Winchester PD: Armored Vehicles Will Assist Not Attack City, Residents


WINCHESTER, Va. - Images out of Ferguson, Missouri look more like a war-zone than a quiet suburban town. Officers look like soldiers and military-type vehicles patrol the streets. 

The shooting of Michael Brown, 18,  by a Ferguson Police Officer has brought up many questions, including the need for police to use such heavy equipment.

'We want to make the residents familiar with [our armored vehicle] and know that this is a Winchester Police Department vehicle,” said Lauren Cummings, a spokesperson for the department. “They don't need to be worried about it. It is a recovery vehicle, strictly for the use for going in and helping residents or an officer that may be down."

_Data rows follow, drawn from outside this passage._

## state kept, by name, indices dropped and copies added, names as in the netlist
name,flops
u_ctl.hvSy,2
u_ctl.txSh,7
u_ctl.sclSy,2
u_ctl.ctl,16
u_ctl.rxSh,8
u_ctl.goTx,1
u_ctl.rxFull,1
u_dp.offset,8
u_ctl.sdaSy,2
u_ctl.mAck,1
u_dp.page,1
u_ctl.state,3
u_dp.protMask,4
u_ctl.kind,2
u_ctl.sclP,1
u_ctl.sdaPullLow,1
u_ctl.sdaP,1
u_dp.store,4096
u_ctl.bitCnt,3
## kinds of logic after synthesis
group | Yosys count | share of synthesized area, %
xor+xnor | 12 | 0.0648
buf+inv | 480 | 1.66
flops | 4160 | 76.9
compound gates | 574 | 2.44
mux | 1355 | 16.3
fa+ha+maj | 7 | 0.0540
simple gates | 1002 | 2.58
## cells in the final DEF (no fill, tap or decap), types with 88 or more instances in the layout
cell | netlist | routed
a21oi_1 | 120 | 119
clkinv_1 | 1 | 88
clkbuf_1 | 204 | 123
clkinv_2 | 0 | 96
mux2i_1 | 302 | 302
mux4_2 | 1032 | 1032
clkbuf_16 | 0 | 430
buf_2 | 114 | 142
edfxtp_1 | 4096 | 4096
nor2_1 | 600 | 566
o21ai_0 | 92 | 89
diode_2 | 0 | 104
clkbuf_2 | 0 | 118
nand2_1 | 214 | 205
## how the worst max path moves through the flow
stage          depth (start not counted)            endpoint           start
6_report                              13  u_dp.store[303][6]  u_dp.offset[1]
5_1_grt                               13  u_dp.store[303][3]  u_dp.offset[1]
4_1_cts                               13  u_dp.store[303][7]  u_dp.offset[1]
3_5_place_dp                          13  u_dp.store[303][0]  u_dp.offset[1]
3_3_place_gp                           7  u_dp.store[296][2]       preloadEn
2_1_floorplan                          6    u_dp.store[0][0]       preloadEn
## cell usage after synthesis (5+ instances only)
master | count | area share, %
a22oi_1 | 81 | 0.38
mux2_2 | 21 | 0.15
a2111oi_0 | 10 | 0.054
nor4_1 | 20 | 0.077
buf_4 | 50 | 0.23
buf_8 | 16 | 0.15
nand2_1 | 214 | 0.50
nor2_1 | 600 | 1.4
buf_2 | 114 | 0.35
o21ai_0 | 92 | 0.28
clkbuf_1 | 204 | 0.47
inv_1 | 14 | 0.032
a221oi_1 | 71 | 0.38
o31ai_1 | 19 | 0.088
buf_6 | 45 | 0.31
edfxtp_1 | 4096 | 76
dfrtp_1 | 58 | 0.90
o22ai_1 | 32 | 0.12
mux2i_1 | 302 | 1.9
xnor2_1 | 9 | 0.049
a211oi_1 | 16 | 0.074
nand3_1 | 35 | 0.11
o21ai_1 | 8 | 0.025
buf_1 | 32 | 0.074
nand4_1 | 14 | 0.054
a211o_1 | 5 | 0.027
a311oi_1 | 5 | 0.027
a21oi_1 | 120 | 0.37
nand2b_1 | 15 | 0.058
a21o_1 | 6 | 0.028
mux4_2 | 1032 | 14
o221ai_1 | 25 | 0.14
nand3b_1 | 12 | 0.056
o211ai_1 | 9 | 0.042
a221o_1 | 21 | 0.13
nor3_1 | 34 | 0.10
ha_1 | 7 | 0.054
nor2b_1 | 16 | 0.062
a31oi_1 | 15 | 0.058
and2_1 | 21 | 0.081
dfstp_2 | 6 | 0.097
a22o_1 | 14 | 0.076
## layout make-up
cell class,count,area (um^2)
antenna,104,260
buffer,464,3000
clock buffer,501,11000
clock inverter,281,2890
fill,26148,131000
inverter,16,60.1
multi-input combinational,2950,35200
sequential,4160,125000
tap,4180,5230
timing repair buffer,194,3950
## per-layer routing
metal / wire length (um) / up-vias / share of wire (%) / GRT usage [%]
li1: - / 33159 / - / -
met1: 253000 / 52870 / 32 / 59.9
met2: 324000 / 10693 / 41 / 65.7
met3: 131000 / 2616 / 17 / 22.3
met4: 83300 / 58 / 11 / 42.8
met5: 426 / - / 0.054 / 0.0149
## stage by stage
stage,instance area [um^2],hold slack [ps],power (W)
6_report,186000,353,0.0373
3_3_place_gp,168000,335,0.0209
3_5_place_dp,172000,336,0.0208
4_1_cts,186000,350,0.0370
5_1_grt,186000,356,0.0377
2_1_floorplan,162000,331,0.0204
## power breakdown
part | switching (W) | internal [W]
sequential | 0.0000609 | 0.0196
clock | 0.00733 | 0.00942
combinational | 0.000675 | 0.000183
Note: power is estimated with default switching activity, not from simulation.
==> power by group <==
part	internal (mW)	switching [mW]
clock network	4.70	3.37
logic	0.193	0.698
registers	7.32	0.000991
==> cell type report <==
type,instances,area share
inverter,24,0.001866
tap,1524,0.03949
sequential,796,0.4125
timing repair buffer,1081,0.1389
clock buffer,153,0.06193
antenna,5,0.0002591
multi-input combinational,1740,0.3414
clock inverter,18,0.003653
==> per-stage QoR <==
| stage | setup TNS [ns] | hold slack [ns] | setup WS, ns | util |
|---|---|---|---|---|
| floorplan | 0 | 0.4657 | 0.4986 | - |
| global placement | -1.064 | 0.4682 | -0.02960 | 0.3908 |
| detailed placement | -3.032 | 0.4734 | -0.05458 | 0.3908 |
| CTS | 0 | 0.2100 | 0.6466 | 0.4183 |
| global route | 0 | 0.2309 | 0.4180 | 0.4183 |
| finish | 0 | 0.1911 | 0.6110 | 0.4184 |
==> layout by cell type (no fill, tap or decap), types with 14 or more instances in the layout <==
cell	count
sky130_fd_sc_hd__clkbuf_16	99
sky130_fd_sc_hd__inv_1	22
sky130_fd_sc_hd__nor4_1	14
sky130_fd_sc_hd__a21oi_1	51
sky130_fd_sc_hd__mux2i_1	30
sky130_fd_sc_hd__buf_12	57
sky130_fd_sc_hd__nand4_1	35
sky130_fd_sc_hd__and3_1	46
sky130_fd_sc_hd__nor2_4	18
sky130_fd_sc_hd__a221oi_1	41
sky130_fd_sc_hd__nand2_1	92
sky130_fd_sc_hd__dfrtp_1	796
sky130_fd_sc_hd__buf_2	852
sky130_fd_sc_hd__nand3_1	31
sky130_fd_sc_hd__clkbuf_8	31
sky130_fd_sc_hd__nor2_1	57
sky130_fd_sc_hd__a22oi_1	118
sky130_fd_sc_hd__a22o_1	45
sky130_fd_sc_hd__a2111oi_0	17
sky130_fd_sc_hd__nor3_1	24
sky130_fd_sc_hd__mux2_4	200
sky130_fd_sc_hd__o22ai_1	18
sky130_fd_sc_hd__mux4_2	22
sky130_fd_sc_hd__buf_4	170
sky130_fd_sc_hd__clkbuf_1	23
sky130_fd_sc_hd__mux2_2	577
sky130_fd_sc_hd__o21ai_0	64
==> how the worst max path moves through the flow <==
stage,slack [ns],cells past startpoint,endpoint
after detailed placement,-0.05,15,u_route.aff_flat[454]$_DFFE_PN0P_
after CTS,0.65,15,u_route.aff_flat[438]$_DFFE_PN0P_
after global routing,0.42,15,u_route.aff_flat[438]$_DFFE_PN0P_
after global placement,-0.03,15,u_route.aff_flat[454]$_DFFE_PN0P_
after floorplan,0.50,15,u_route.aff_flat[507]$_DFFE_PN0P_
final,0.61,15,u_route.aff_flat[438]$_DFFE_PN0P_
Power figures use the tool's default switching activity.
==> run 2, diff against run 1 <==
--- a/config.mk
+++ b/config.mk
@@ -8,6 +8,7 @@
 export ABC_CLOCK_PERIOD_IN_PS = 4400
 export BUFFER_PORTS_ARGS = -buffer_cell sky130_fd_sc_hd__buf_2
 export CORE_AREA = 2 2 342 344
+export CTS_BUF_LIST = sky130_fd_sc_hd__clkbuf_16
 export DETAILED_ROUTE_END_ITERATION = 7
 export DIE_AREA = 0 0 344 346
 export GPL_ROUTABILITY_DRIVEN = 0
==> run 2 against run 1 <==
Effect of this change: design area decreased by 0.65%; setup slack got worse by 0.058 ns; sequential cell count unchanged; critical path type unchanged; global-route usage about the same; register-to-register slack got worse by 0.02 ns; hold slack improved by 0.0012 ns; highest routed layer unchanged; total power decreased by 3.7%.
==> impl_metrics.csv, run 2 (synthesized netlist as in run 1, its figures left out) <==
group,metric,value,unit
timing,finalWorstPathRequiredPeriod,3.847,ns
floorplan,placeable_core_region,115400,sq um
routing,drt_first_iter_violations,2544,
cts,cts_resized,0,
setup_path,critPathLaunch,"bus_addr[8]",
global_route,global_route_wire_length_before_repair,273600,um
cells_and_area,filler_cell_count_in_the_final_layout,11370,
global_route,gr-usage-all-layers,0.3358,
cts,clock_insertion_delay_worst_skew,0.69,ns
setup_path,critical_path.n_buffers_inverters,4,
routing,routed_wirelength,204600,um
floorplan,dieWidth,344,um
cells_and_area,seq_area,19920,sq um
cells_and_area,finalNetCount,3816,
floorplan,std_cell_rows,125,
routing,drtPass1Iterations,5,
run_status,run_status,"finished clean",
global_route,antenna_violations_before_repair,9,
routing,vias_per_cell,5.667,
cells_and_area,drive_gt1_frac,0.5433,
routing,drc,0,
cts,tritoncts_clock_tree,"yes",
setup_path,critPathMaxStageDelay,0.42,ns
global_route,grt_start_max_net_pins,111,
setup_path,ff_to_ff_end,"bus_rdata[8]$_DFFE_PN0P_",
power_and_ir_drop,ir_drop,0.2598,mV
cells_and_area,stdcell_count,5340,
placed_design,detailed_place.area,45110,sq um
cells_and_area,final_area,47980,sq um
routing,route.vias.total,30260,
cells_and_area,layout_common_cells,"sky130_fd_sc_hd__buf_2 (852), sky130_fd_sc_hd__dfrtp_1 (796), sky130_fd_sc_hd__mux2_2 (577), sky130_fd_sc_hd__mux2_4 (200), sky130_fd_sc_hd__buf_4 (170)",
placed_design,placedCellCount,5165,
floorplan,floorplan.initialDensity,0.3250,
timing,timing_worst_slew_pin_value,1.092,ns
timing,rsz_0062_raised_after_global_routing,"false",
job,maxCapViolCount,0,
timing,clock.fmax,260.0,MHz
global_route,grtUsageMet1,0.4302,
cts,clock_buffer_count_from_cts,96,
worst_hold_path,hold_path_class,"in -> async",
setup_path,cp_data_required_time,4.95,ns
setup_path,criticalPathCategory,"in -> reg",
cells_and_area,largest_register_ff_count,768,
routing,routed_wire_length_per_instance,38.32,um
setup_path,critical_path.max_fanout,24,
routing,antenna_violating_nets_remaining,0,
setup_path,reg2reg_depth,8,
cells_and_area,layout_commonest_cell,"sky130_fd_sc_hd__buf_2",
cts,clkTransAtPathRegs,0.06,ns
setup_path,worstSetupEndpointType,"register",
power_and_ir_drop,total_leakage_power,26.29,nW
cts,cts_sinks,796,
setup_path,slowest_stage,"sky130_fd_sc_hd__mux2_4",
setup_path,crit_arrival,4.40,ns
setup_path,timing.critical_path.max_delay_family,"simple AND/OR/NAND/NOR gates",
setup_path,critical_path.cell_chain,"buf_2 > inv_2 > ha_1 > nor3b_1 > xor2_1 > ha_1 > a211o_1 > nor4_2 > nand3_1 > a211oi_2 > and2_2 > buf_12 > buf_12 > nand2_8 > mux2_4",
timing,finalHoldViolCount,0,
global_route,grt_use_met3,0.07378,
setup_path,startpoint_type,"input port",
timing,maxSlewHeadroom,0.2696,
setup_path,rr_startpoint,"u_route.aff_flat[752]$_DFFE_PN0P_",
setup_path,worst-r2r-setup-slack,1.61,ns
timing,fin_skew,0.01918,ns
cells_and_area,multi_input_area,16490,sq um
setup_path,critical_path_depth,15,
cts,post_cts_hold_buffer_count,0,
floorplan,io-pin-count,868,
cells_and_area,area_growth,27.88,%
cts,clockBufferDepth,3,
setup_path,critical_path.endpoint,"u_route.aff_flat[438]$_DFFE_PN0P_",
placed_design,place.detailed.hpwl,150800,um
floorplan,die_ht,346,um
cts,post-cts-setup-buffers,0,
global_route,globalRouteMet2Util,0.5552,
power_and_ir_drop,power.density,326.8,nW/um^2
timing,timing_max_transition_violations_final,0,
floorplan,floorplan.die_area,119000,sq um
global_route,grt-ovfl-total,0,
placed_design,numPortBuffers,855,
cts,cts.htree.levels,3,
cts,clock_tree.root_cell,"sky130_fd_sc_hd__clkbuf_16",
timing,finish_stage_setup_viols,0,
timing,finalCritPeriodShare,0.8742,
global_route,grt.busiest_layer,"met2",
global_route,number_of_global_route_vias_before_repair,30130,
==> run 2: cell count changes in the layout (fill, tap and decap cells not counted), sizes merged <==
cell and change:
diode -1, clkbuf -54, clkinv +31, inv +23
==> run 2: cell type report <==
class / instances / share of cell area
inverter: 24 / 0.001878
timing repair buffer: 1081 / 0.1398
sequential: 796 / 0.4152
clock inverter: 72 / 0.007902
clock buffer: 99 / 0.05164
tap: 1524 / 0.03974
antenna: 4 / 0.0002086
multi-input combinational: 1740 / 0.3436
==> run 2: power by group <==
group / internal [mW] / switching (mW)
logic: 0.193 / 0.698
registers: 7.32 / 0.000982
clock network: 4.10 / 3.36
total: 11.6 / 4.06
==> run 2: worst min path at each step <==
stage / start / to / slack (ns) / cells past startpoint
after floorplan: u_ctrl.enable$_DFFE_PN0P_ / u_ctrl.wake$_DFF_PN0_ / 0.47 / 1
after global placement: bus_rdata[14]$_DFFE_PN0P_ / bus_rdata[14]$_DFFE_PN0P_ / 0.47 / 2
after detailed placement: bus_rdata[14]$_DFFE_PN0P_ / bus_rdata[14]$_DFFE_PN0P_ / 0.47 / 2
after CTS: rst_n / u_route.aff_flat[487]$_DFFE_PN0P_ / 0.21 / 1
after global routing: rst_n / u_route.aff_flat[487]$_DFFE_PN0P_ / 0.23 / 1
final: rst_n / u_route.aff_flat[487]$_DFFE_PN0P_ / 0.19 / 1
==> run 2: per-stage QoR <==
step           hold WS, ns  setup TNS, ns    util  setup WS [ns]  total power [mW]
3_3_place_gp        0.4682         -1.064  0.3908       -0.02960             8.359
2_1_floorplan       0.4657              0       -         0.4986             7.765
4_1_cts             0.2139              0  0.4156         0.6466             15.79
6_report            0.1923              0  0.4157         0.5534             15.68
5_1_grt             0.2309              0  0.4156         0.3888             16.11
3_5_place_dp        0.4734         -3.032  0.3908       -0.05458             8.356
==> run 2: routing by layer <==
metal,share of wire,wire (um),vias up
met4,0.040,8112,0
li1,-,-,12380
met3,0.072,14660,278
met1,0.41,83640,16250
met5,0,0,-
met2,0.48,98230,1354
**config.mk**
```make
export PLATFORM = sky130hd
export DESIGN_NAME = serpot_ctrl
export DESIGN_NICKNAME = d
export VERILOG_FILES = /design/src/rtl/serpot_pkg.sv /design/src/rtl/serpot_sampler.sv /design/src/rtl/serpot_shreg.sv /design/src/rtl/serpot_latch_bank.sv /design/src/rtl/serpot_ctrl.sv
export SDC_FILE = /design/constraint.sdc
export NUM_CORES = 1
export LEC_CHECK = 0
export ABC_AREA = 1
export BUFFER_PORTS_ARGS = -buffer_cell sky130_fd_sc_hd__buf_2
export CORE_MARGIN = 5
export CORE_UTILIZATION = 40
export CTS_CLUSTER_SIZE = 16
export DETAILED_ROUTE_END_ITERATION = 8
export PLACE_DENSITY = 0.73
export SYNTH_ARGS = -nofsm -noshare
export SYNTH_HDL_FRONTEND = slang
export SYNTH_SLANG_ARGS = --single-unit
```
**constraint.sdc**
```tcl
create_clock -name clk -period 1.9 [get_ports clk]
set_clock_uncertainty 0.05 [all_clocks]
set_input_delay 0.475 -clock clk [delete_from_list [all_inputs] [get_ports clk]]
set_output_delay 0.475 -clock clk [all_outputs]
set_load 0.02 [all_outputs]
```
==> src/rtl/spi_prot_window.sv <==
module spi_prot_window #(
    parameter int ADDR_W = 15
) (
    input  logic [ADDR_W-1:0] addr,
    input  logic [ADDR_W-1:0] win_lo,
    input  logic [ADDR_W-1:0] win_hi,
    output logic              hit
);

    logic ordered;

    always_comb begin
        ordered = (win_lo <= win_hi);
        hit     = ordered && (addr >= win_lo) && (addr <= win_hi);
    end

endmodule

==> src/rtl/spi_mem_slave.sv <==
module spi_mem_slave
    import spi_mem_pkg::*;
#(
    parameter int ADDR_W      = 15,
    parameter int SYNC_STAGES = 2
) (
    input  logic              clk,
    input  logic              rst_n,
    input  logic              sck,
    input  logic              cs_n,
    input  logic              si,
    output logic              so,
    output logic              so_oe,
    input  logic              busy,
    input  logic [ADDR_W-1:0] prot_lo,
    input  logic [ADDR_W-1:0] prot_hi,
    output logic [ADDR_W-1:0] mem_raddr,
    input  logic [7:0]        mem_rdata,
    output logic              mem_we,
    output logic [ADDR_W-1:0] mem_waddr,
    output logic [7:0]        mem_wdata
);

    localparam int ABITS = ((ADDR_W + 7) / 8) * 8;
    localparam int CNT_W = $clog2(ABITS) + 1;
    localparam logic [CNT_W-1:0] LAST_BIT  = CNT_W'(7);
    localparam logic [CNT_W-1:0] LAST_ADDR = CNT_W'(ABITS - 1);

    typedef struct packed {
        phase_e            ph;
        kind_e             kind;
        logic [CNT_W-1:0]  cnt;
        logic [ABITS-1:0]  sr;
        logic [ADDR_W-1:0] addr;
        logic [2:0]        obit;
        logic              so;
        logic              so_oe;
        logic              wr_acc;
        logic              we;
        logic [ADDR_W-1:0] waddr;
        logic [7:0]        wdata;
    } ctl_t;

    ctl_t q, d;

    logic sck_rise, sck_fall, cs_hi, si_s;
    logic wen, wen_set, wen_clr, prot_hit;
    logic [7:0]        byte_in;
    logic [ADDR_W-1:0] addr_in;

    spi_edge_sync #(.STAGES(SYNC_STAGES)) u_sync (
        .clk      (clk),
        .rst_n    (rst_n),
        .sck      (sck),
        .cs_n     (cs_n),
        .si       (si),
        .sck_rise (sck_rise),
        .sck_fall (sck_fall),
        .cs_hi    (cs_hi),
        .si_s     (si_s)
    );

    spi_wen_latch u_wen (
        .clk     (clk),
        .rst_n   (rst_n),
        .set_req (wen_set),
        .clr_req (wen_clr),
        .wen     (wen)
    );

    spi_prot_window #(.ADDR_W(ADDR_W)) u_prot (
        .addr   (q.addr),
        .win_lo (prot_lo),
        .win_hi (prot_hi),
        .hit    (prot_hit)
    );

    always_comb begin
        d       = q;
        d.we    = 1'b0;
        wen_set = 1'b0;
        wen_clr = 1'b0;
        byte_in = {q.sr[6:0], si_s};
        addr_in = {q.sr[ADDR_W-2:0], si_s};

        // rising SCK: shift in and advance the frame
        if (sck_rise && q.ph != PH_IDLE) begin
            d.sr  = {q.sr[ABITS-2:0], si_s};
            d.cnt = q.cnt + 1'b1;
            case (q.ph)
                PH_CMD: begin
                    if (q.cnt == LAST_BIT) begin
                        d.cnt = '0;
                        d.ph  = PH_IGNORE;
                        if (byte_in == OPC_WREN) begin
                            wen_set = 1'b1;
                        end else if (byte_in == OPC_READ && !busy) begin
                            d.ph   = PH_ADDR;
                            d.kind = KIND_READ;
                        end else if (byte_in == OPC_FAST && !busy) begin
                            d.ph   = PH_ADDR;
                            d.kind = KIND_FAST;
                        end else if (byte_in == OPC_WRITE && wen && !busy) begin
                            d.ph     = PH_ADDR;
                            d.kind   = KIND_WRITE;
                            d.wr_acc = 1'b1;
                        end
                    end
                end
                PH_ADDR: begin
                    if (q.cnt == LAST_ADDR) begin
                        d.cnt  = '0;
                        d.addr = addr_in;
                        d.obit = '0;
                        case (q.kind)
                            KIND_FAST:  d.ph = PH_DUMMY;
                            KIND_WRITE: d.ph = PH_WDATA;
                            default:    d.ph = PH_RDATA;
                        endcase
                    end
                end
                PH_DUMMY: begin
                    if (q.cnt == LAST_BIT) begin
                        d.cnt = '0;
                        d.ph  = PH_RDATA;
                    end
                end
                PH_WDATA: begin
                    if (q.cnt == LAST_BIT) begin
                        d.cnt   = '0;
                        d.we    = !busy && !prot_hit;
                        d.waddr = q.addr;
                        d.wdata = byte_in;
                        d.addr  = q.addr + 1'b1;
                    end
                end
                default: ;
            endcase
        end

        // falling SCK: drive the next read bit, MSB first
        if (sck_fall && q.ph == PH_RDATA) begin
            d.so    = mem_rdata[3'd7 - q.obit];
            d.so_oe = 1'b1;
            d.obit  = q.obit + 1'b1;
            if (q.obit == 3'd7) d.addr = q.addr + 1'b1;
        end

        // chip select high ends the frame; a completing byte above is kept
        if (cs_hi) begin
            if (q.wr_acc) wen_clr = 1'b1;
            d.ph     = PH_IDLE;
            d.cnt    = '0;
            d.so_oe  = 1'b0;
            d.wr_acc = 1'b0;
        end else if (q.ph == PH_IDLE) begin
            d.ph  = PH_CMD;
            d.cnt = '0;
        end
    end

    always_ff @(posedge clk or negedge rst_n) begin
        if (!rst_n) begin
            q.ph     <= PH_IDLE;
            q.kind   <= KIND_READ;
            q.cnt    <= '0;
            q.sr     <= '0;
            q.addr   <= '0;
            q.obit   <= '0;
            q.so     <= 1'b0;
            q.so_oe  <= 1'b0;
            q.wr_acc <= 1'b0;
            q.we     <= 1'b0;
            q.waddr  <= '0;
            q.wdata  <= '0;
        end else begin
            q <= d;
        end
    end

    assign so        = q.so;
    assign so_oe     = q.so_oe;
    assign mem_raddr = q.addr;
    assign mem_we    = q.we;
    assign mem_waddr = q.waddr;
    assign mem_wdata = q.wdata;

    // output enable drops once chip select is seen high
    a_r3_oe_off_when_deselected: assert property (@(posedge clk) disable iff (!rst_n)
        cs_hi |=> !so_oe);

    // output enable only turns on at a falling SCK edge
    a_r3_oe_on_fall: assert property (@(posedge clk) disable iff (!rst_n)
        $rose(so_oe) |-> $past(sck_fall));

    // an unknown or refused opcode never drives the output
    a_r1_ignore_silent: assert property (@(posedge clk) disable iff (!rst_n)
        (q.ph == PH_IGNORE) |-> !so_oe);

    // a write strobe needs the enable latch set one cycle earlier
    a_r6_we_needs_wen: assert property (@(posedge clk) disable iff (!rst_n)
        mem_we |-> $past(wen));

    // nothing is written inside a non-empty protected window
    a_r9_no_prot_write: assert property (@(posedge clk) disable iff (!rst_n)
        mem_we |-> !((prot_lo <= prot_hi) && (mem_waddr >= prot_lo) && (mem_waddr <= prot_hi)));

    // no commit from a byte completed while busy
    a_r10_no_busy_write: assert property (@(posedge clk) disable iff (!rst_n)
        mem_we |-> !$past(busy));

    // write strobe is a single-cycle pulse
    a_r12_we_pulse: assert property (@(posedge clk) disable iff (!rst_n)
        mem_we |=> !mem_we);

endmodule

The events in Ferguson are just one reason why the Winchester Police Department issued a press release on their new Mine-Resistant Ambush Protected (M-RAP) vehicle.

"Obviously it has gotten some negative press right now, as far as with Ferguson, but we want the message to be that this is a rescue vehicle,” said Cummings. “It's here to help people, which is what we're here to do."

"During an extraordinary situation this vehicle can be brought in so we can pick up the injured, and get them out of what we call the 'hot zone,'" said Captain Mike Danielson, with the WPD’s Criminal Investigation Division. “We can get [the injured] back to the medics. And nice thing about this is that we can have the medics inside the vehicle with us as well."

The M-RAP vehicle can fit ten people comfortably and while they usually cost more than $700,000 the Winchester Police Department's was completely free of charge thanks to a U.S. government surplus program.

"It’s not an offensive vehicle. It's not an attack vehicle,” said Danielson. “We have it here as just another tool to help us do our job as safe as we can, [which is] to protect our officers, to protect the public, and to protect any suspects that we come into as well."

"This vehicle will not be used in the City of Winchester as a weapon. It is not an offensive, it is strictly a defensive. We will not be going into the community and using it in any other way other than strictly as a rescue vehicle,” said Cummings.

The Winchester Police Department has also recently acquired a new rapid deployment vehicle for their SWAT team, which cost the them about $60,000.